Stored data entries
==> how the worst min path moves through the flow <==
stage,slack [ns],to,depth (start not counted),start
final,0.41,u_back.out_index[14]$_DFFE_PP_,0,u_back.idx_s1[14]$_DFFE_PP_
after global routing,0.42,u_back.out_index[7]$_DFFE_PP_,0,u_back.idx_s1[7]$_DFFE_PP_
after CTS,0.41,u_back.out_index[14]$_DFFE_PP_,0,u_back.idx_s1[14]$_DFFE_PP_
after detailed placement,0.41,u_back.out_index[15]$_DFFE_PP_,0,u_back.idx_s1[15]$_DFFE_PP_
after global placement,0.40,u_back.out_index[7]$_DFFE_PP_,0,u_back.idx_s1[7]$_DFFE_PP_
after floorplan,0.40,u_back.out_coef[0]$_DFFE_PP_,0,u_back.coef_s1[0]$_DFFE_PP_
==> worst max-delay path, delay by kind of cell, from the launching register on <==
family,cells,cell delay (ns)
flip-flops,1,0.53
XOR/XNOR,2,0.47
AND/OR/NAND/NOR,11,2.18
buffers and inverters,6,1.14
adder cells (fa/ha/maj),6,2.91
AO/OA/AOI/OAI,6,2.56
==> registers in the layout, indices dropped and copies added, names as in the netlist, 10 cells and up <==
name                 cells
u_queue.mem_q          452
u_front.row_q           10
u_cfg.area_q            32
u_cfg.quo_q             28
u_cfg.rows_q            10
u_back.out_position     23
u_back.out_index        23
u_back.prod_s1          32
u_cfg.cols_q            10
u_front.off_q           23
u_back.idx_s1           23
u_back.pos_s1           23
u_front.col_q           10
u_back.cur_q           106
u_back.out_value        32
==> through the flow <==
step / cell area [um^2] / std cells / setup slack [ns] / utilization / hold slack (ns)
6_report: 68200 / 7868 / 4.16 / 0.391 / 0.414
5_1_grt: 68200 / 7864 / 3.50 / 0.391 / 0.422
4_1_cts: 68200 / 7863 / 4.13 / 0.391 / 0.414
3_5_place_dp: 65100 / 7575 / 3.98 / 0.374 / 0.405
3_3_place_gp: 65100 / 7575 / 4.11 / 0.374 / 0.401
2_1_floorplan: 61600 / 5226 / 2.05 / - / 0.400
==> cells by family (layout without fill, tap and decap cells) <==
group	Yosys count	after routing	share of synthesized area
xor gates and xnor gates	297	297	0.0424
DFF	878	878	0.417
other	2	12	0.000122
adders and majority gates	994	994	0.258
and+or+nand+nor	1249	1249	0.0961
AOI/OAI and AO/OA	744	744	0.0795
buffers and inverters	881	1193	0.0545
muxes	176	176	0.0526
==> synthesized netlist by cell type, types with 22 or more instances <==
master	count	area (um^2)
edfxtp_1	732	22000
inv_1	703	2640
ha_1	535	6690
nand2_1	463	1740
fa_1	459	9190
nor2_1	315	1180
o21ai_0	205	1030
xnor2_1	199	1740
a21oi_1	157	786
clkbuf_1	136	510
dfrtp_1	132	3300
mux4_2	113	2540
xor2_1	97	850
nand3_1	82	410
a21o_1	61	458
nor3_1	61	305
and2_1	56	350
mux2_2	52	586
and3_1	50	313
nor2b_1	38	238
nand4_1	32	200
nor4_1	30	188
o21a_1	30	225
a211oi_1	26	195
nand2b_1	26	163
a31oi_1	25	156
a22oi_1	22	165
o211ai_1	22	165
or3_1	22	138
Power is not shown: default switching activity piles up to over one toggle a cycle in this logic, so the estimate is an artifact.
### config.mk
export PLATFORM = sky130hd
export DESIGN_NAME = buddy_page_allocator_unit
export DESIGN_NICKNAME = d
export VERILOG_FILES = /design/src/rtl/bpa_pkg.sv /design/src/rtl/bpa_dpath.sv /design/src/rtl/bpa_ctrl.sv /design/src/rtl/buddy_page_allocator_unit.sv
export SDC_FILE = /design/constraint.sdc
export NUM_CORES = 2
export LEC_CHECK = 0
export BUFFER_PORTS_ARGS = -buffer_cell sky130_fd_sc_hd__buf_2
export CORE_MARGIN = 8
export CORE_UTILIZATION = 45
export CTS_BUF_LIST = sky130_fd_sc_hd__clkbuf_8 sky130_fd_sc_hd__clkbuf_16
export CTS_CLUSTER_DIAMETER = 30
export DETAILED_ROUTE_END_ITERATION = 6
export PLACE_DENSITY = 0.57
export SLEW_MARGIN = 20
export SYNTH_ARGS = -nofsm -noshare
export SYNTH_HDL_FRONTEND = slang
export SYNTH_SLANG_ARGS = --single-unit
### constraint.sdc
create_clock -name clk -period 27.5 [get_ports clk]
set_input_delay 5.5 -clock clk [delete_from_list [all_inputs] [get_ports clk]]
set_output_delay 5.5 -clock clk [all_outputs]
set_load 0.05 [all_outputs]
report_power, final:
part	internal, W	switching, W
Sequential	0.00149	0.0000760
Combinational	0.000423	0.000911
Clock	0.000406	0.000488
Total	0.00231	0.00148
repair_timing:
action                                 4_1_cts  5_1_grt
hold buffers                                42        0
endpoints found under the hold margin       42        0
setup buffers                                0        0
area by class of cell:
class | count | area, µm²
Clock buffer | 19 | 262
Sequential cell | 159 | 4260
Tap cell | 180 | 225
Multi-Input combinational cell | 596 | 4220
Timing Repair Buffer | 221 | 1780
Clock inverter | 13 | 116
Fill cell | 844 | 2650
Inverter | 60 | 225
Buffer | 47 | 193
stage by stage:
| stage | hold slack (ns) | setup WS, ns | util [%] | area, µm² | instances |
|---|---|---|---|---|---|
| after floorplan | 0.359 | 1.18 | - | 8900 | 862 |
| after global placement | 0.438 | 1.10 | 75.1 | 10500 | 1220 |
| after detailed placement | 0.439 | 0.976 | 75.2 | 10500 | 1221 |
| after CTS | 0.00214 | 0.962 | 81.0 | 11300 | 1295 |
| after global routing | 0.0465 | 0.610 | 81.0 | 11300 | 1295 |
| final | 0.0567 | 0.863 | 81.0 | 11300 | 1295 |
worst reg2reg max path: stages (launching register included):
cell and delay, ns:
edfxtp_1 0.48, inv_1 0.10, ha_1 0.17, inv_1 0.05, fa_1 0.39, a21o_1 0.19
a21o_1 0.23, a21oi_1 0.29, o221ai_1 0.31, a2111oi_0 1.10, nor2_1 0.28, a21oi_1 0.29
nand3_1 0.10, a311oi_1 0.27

Exercise requirements
Only a number is needed here: how many lines of the data include the word "layout"?

Solution to this exercise
2